As we said at the top of the review, much has already been made of the performance issues that the PlayStation 3 version of The Orange Box suffers from. The quality of the frame rate seems to vary from game to game. The frame rate ranges from being absolutely fine and identical to the 360 version at its best and a complete slideshow at its worst. The Orange Box still looks as good as it does on the 360 but the failure to maintain a smooth frame rate throughout the game definitely damages the package as a whole.
Half-Life 2 was definitely one of the best games we’ve seen in regards to how well it caters for deaf gamers. The game offered extensive captioning and really allowed deaf gamers to enjoy an FPS in a way that hadn’t been available before. The PlayStation 3 version of Half-Life 2 retains all of the captioning that was found in the PC version. Episode One and Episode Two are also closed captioned and likewise they are great for deaf gamers. Episode Two does have an introductory movie that isn’t subtitled, which seems a little odd. Portal also has closed captions and is great for deaf gamers. Team Fortress 2 also offers closed captions but these are only for the developer’s commentaries. The closed captions in all of the game are disabled by default.
If, for some reason, you've been unable to enjoy either the PC or Xbox 360 versions of The Orange Box and you own a PlayStation 3 then you ought to put the game on your wish list.

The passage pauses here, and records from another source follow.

File: src/rtl/egress_pkg.sv
// Shared types, defaults and sizing helper for the egress serializer.
// Pure package: no latency, no backpressure.
package egress_pkg;

  typedef enum logic [1:0] {IDLE, SHIFT, WAIT, GAP} egress_state_t;

  localparam int WORD_W_DEF     = 32;
  localparam int MSB_FIRST_DEF  = 0;
  localparam int GAP_CYCLES_DEF = 1;

  function automatic int cnt_w(input int n);
    return (n <= 1) ? 1 : $clog2(n);
  endfunction

endpackage

File: src/rtl/egress_shifter.sv
// Word holding register and bit index; bit_o is the bit to be shown after this edge.
// Latency: load/advance take effect on the next edge; backpressure: holds when neither is set.
module egress_shifter
  import egress_pkg::*;
#(
  parameter int WORD_W    = WORD_W_DEF,
  parameter int MSB_FIRST = MSB_FIRST_DEF
) (
  input  logic              clk,
  input  logic              reset,
  input  logic              load,
  input  logic              advance,
  input  logic [WORD_W-1:0] data_in,
  output logic              bit_o,
  output logic              at_last_bit,
  output logic              at_penult_bit
);

  localparam int CW = cnt_w(WORD_W);
  localparam logic [CW-1:0] LAST_IDX = CW'(WORD_W - 1);

  logic [WORD_W-1:0] shreg;
  logic [WORD_W-1:0] src;
  logic [CW-1:0]     bitcnt;
  logic [CW-1:0]     nxt_idx;
  logic [CW-1:0]     sel_idx;

  always_ff @(posedge clk or posedge reset) begin
    if (reset) begin
      shreg  <= '0;
      bitcnt <= '0;
    end else if (load) begin
      shreg  <= data_in;
      bitcnt <= '0;
    end else if (advance) begin
      bitcnt <= bitcnt + 1'b1;
    end
  end

  // Look ahead so the top can register the bit in the same edge that loads/advances.
  always_comb begin
    src     = load ? data_in : shreg;
    nxt_idx = load ? '0 : bitcnt + 1'b1;
    sel_idx = (MSB_FIRST != 0) ? LAST_IDX - nxt_idx : nxt_idx;
    bit_o   = src[sel_idx];
  end

  assign at_last_bit   = (bitcnt == LAST_IDX);
  assign at_penult_bit = (bitcnt == LAST_IDX - 1'b1);

endmodule

File: src/rtl/egress_serializer.sv
// Drains a FWFT FIFO and sends words serially with active-low frame/valid, underrun padding and inter-frame gap.
// Latency: pop in C gives bit 0 in C+1; backpressure: stall in C holds the bit and drops valid in C+1.
module egress_serializer
  import egress_pkg::*;
#(
  parameter int WORD_W     = WORD_W_DEF,
  parameter int MSB_FIRST  = MSB_FIRST_DEF,
  parameter int GAP_CYCLES = GAP_CYCLES_DEF
) (
  input  logic              clk,
  input  logic              reset,
  input  logic [WORD_W-1:0] datain,
  input  logic              lastin,
  input  logic              empty,
  input  logic              stall,
  output logic              pop,
  output logic              dataout,
  output logic              frameo_n,
  output logic              valido_n,
  output logic              busy,
  output logic              underrun
);

  localparam int GW = cnt_w(GAP_CYCLES);

  egress_state_t   state, state_nxt;
  logic            take;
  logic            load;
  logic            advance;
  logic            last_q;
  logic            bit_nxt;
  logic            at_last_bit;
  logic            at_penult_bit;
  logic [GW-1:0]   gap_cnt;

  egress_shifter #(
    .WORD_W    (WORD_W),
    .MSB_FIRST (MSB_FIRST)
  ) u_shifter (
    .clk           (clk),
    .reset         (reset),
    .load          (load),
    .advance       (advance),
    .data_in       (datain),
    .bit_o         (bit_nxt),
    .at_last_bit   (at_last_bit),
    .at_penult_bit (at_penult_bit)
  );

  always_comb begin
    state_nxt = state;
    take      = 1'b0;
    advance   = 1'b0;
    case (state)
      IDLE, WAIT: begin
        if (!empty && !stall) begin
          take      = 1'b1;
          state_nxt = SHIFT;
        end
      end
      SHIFT: begin
        if (!stall) begin
          if (!at_last_bit) begin
            advance = 1'b1;
          end else if (last_q) begin
            state_nxt = GAP;
          end else if (!empty) begin
            take = 1'b1;
          end else begin
            state_nxt = WAIT;
          end
        end
      end
      GAP: begin
        if (gap_cnt == '0) state_nxt = IDLE;
      end
      default: state_nxt = IDLE;
    endcase
  end

  assign pop  = take & ~reset;
  assign load = pop;
  assign busy = (state != IDLE);

  always_ff @(posedge clk or posedge reset) begin
    if (reset) begin
      state   <= IDLE;
      last_q  <= 1'b0;
      gap_cnt <= '0;
    end else begin
      state <= state_nxt;
      if (load) last_q <= lastin;
      if (state != GAP && state_nxt == GAP) begin
        gap_cnt <= GW'(GAP_CYCLES - 1);
      end else if (state == GAP) begin
        gap_cnt <= gap_cnt - 1'b1;
      end
    end
  end

  // frameo_n goes high together with the final bit of a frame-ending word.
  always_ff @(posedge clk or posedge reset) begin
    if (reset) begin
      dataout  <= 1'b0;
      frameo_n <= 1'b1;
      valido_n <= 1'b1;
      underrun <= 1'b0;
    end else begin
      underrun <= (state == SHIFT) && (state_nxt == WAIT);
      if (load || advance) begin
        dataout  <= bit_nxt;
        valido_n <= 1'b0;
        frameo_n <= advance && at_penult_bit && last_q;
      end else begin
        valido_n <= 1'b1;
        case (state_nxt)
          IDLE, GAP: begin
            frameo_n <= 1'b1;
            dataout  <= 1'b0;
          end
          WAIT:    frameo_n <= 1'b0;
          default: ;
        endcase
      end
    end
  end

endmodule

File: config.mk
export PLATFORM = sky130hd
export DESIGN_NAME = egress_serializer
export DESIGN_NICKNAME = d
export VERILOG_FILES = /design/src/rtl/egress_pkg.sv /design/src/rtl/egress_shifter.sv /design/src/rtl/egress_serializer.sv
export SDC_FILE = /design/constraint.sdc
export NUM_CORES = 1
export LEC_CHECK = 0
export CAP_MARGIN = 20
export CELL_PAD_IN_SITES_DETAIL_PLACEMENT = 1
export CELL_PAD_IN_SITES_GLOBAL_PLACEMENT = 1
export CORE_ASPECT_RATIO = 0.6
export CORE_MARGIN = 4
export CORE_UTILIZATION = 37
export DETAILED_ROUTE_END_ITERATION = 10
export PLACE_DENSITY = 0.74
export SYNTH_ARGS = -nofsm -noshare
export SYNTH_HDL_FRONTEND = slang
export SYNTH_SLANG_ARGS = --single-unit
File: constraint.sdc
create_clock -name clk -period 2.77 [get_ports clk]
set_clock_uncertainty 0.2 [all_clocks]
set_input_delay 0.554 -clock clk [delete_from_list [all_inputs] [get_ports clk]]
set_output_delay 0.554 -clock clk [all_outputs]
set_load 0.05 [all_outputs]
==> PnR_summary.wiki <==
{| class="wikitable"
! Metric !! Value
|-
| Outcome || finished with violations
|-
| Failing checks || setup timing
|-
| Setup repair after global routing missed its margin || true
|-
| Fraction of the mapped netlist area in compound gates || 7.602%
|-
| Combinational family with the most area after synthesis || multiplexers
|-
| IO Count || 43
|-
| Number of instances in the synthesized netlist || 183
|-
| Core utilization of the finished layout || 53.57%
|-
| Area occupied by registers || 0.001129 mm^2
|-
| Setup crit start || u_shifter.bitcnt[1]
|-
| First-iteration detailed-routing DRC count || 61
|-
| Die Footprint || approximately 0.0074 mm^2
|-
| Count of final hold-check violations || 0
|-
| Net count after synthesis || 225
|-
| Slew at the pin closest to its max-slew limit || around 0.57 ns
|-
| Xor and xnor fraction of the mapped netlist area || 1.956%
|-
| Synthesized-area fraction occupied by and/or/nand/nor cells || between 10% and 20%
|-
| Overall power of the completed layout || 3.061 mW
|-
| Proportion of layout cells with a drive suffix above 1 || 32.38%
|-
| Startpoint-to-endpoint class of the critical path || register to output port
|-
| Vias in the first global route || 1,675
|-
| Kind of start point of the critical path || register
|-
| Cell Pwr Density || roughly 1000 mW/mm^2
|-
| Number of buffers added on ports || 42
|-
| Wire length per cell || 16.33 um
|-
| H-Tree Depth || 2
|-
| Number of detailed-route iterations in the first pass || 3
|-
| Worst rel slew slack || 61.77%
|-
| Synth warn || 0
|-
| Layout-stage area growth over the synthesis result || 36.44%
|-
| Bufs on Longest Clock Path || 2
|-
| Footprint of the multi-input gates || ~0.0011 mm^2
|-
| Yosys reg bits || 45
|-
| Post-synth EDFFs || 0
|-
| ANT cells || 0
|-
| Initial antenna violation count || 0
|-
| Total standard cell area after synthesis || 0.002238 mm^2
|-
| Critical path endpoint || pop
|-
| Placed standard-cell area || 0.002889 mm^2
|-
| Number of buffers created by CTS || 5
|-
| FFs w/ async S/R, synth || 100.0%
|-
| Number of fill cells in the layout || 608
|-
| Number of clock sinks seen by CTS || 45
|-
| Cells taking the most area after synthesis || sky130_fd_sc_hd__dfrtp_1 48%, sky130_fd_sc_hd__mux2_2 17%, sky130_fd_sc_hd__mux4_2 5.0%, sky130_fd_sc_hd__nand2_1 3.0%, sky130_fd_sc_hd__ha_1 2.8%
|-
| R2R Setup Slk || 0.03 ns
|-
| First-pass GRT wire length || 8.714 mm
|-
| End of the worst register-to-register path || dataout
|-
| Vias per cell || around 5
|-
| Avg Synthesized Cell Area || between 10 and 15 um^2
|-
| Total routing usage reported by global routing || 15.74%
|-
| Setup crit end kind || output port
|-
| Main flop type after synthesis || sky130_fd_sc_hd__dfrtp_1
|-
| Leak pwr || 1.278 nW
|-
| Core area || about 0.0057 mm^2
|-
| Detailed Route WL || 5.290 mm
|-
| Maximum number of pins on one net before global-route repair || 28
|-
| Sum of overflow across all layers after global routing || 0
|-
| ANT nets after route || 0
|-
| Minimum clock period after layout || 2.904 ns
|-
| WP data required || 2.02 ns
|-
| F_max || 344.3 MHz
|-
| Final cell count without fillers || 324
|-
| Estimated wirelength of the detail-placed design || roughly 4 mm
|-
| Post-Synth Adder-Cell Area || 2.795%
|-
| Clock Latency Late Sink || 0.29 ns
|-
| Final instance area || 0.003054 mm^2
|-
| Fin worst setup slack || -0.1343 ns
|-
| Max IR drop VDD || 0.3339 mV
|-
| Post-synth top cells || 43 x sky130_fd_sc_hd__dfrtp_1, 33 x sky130_fd_sc_hd__mux2_2, 18 x sky130_fd_sc_hd__nand2_1, 9 x sky130_fd_sc_hd__o21ai_0, 7 x sky130_fd_sc_hd__inv_1
|-
| Number of cells after detailed placement || 311
|-
| Number of nets in the finished design || 285
|-
| Number of maximum-capacitance violations || 0
|-
| Data arrival time at the worst-slack endpoint || roughly 2.2 ns
|-
| Reg2Reg Depth || 12
|-
| Maximum net fanout on the critical path || 2
|-
| Cell accounting for the most synthesized area || sky130_fd_sc_hd__dfrtp_1
|-
| Hold/Removal Path Class || register to register
|-
| Top cell type's share of synthesized area || approximately 48%
|-
| Starting utilization of the core area || 39.26%
|-
| Count of distinct cell types in the synthesized netlist || 34
|-
| Total negative slack || -0.1343 ns
|-
| Register clock-pin slew on the reported worst setup and hold paths || 0.08 ns
|-
| Number of vias in the routed layout || 1,614
|-
| Routability cong. || 0.8002
|-
| Crit Reg-Reg Startpoint || u_shifter.bitcnt[1]
|-
| Clk Tree Root Cell || sky130_fd_sc_hd__clkbuf_8
|-
| Count of pins over their slew limit || 0
|-
| Worst-case hold slack || 0.3050 ns
|-
| Setup Slack @ Placement || -0.01960 ns
|-
| Post-synthesis sequential area ratio || 50.42%
|-
| Multiplexer fraction of the synthesized cell area || 22.97%
|-
| Placement row count || 21
|-
| Post-route DRC violation count || 0
|-
| Endpoints failing setup || 1
|-
| Most instantiated library cell after synthesis || sky130_fd_sc_hd__dfrtp_1
|-
| Crit share post-route || 104.8%
|-
| Die height || a little under 70 um
|-
| Horizontal extent of the die || 108.4 um
|-
| Clock tree from TritonCTS || yes
|}
==> layout by cell type, fill, tap and decap left out, types with 5 or more instances in the layout <==
| cell type | n |
|---|---|
| sky130_fd_sc_hd__dfrtp_1 | 43 |
| sky130_fd_sc_hd__inv_1 | 6 |
| sky130_fd_sc_hd__mux2_2 | 33 |
| sky130_fd_sc_hd__nand2_1 | 18 |
| sky130_fd_sc_hd__clkdlybuf4s50_1 | 41 |
| sky130_fd_sc_hd__a21oi_1 | 5 |
| sky130_fd_sc_hd__nor2_1 | 5 |
| sky130_fd_sc_hd__buf_4 | 17 |
| sky130_fd_sc_hd__mux4_2 | 5 |
| sky130_fd_sc_hd__clkbuf_8 | 6 |
| sky130_fd_sc_hd__nand3b_1 | 5 |
| sky130_fd_sc_hd__o21ai_0 | 9 |
==> registers in the layout, summed over array words and instances (netlist names) <==
signal	flops
u_shifter.bitcnt	5
u_shifter.shreg	32
frameo_n	1
underrun	1
state	2
dataout	1
gap_cnt	1
valido_n	1
last_q	1
==> final cells by class <==
type / instances / share of cell area (%)
multi-input cells: 120 / 35.44
well taps: 80 / 3.277
clock buffers: 8 / 2.950
flip-flops and latches: 45 / 36.95
inverters: 7 / 0.8603
repair buffers: 64 / 20.52
==> worst min path at each step <==
stage                                   start             endpoint  slack (ns)  cells past startpoint
after floorplan           u_shifter.shreg[16]  u_shifter.shreg[16]        0.27                      1
after global placement     u_shifter.shreg[4]   u_shifter.shreg[4]        0.29                      1
after detailed placement  u_shifter.shreg[20]  u_shifter.shreg[20]        0.29                      1
after CTS                 u_shifter.shreg[20]  u_shifter.shreg[20]        0.31                      1
after global routing      u_shifter.shreg[14]  u_shifter.shreg[14]        0.33                      1
final                      u_shifter.shreg[4]   u_shifter.shreg[4]        0.30                      1
==> timing repair <==
item,4_1_cts,5_1_grt
setup buffers,5,2
endpoints found under the setup margin,2,9
cloned,0,0
resized for setup,6,4
hold buffers,0,0
pin swaps,2,1
==> power by group <==
group	switching, mW	internal (mW)	total, mW
clock network	0.213	0.204	0.417
registers	0.189	0.974	1.16
logic	0.701	0.780	1.48
==> routing by layer <==
metal	GRT usage, %	vias up	part of all wire, %
li1	-	776	-
met1	23.50	803	53
met2	22.77	30	42
met3	3.582	5	4.0
met4	4.409	0	0.79
met5	0	-	0
==> cell families after synthesis <==
family                   after synthesis
AND/OR/NAND/NOR                       45
flip-flops                            45
multiplexers                          41
AO/OA/AOI/OAI                         24
buffers and inverters                 18
XOR/XNOR                               5
adder cells (fa/ha/maj)                5
==> critical path, cell delays in order (launching register included) <==
cell                        delay, ns
sky130_fd_sc_hd__dfrtp_1         0.39
sky130_fd_sc_hd__ha_4            0.15
sky130_fd_sc_hd__and3_4          0.18
sky130_fd_sc_hd__ha_4            0.13
sky130_fd_sc_hd__or3b_4          0.38
sky130_fd_sc_hd__a2111oi_4       0.34
sky130_fd_sc_hd__buf_6           0.16
sky130_fd_sc_hd__buf_12          0.13
Power figures use the tool's default switching activity.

The frame rate issues are unfortunate but the quality of the games on offer means that most will be prepared to put up with an uneven frame rate in order to enjoy the quality of the games on offer. Those with an Xbox 360 or a decent PC probably should pick up The Orange Box on one of those formats however. The performance issues prevent the PlayStation 3 version of The Orange Box from being as highly regarded as the other versions of the game but it's still an outstanding package and the best FPS experience you can have on the PlayStation 3 at the time of writing.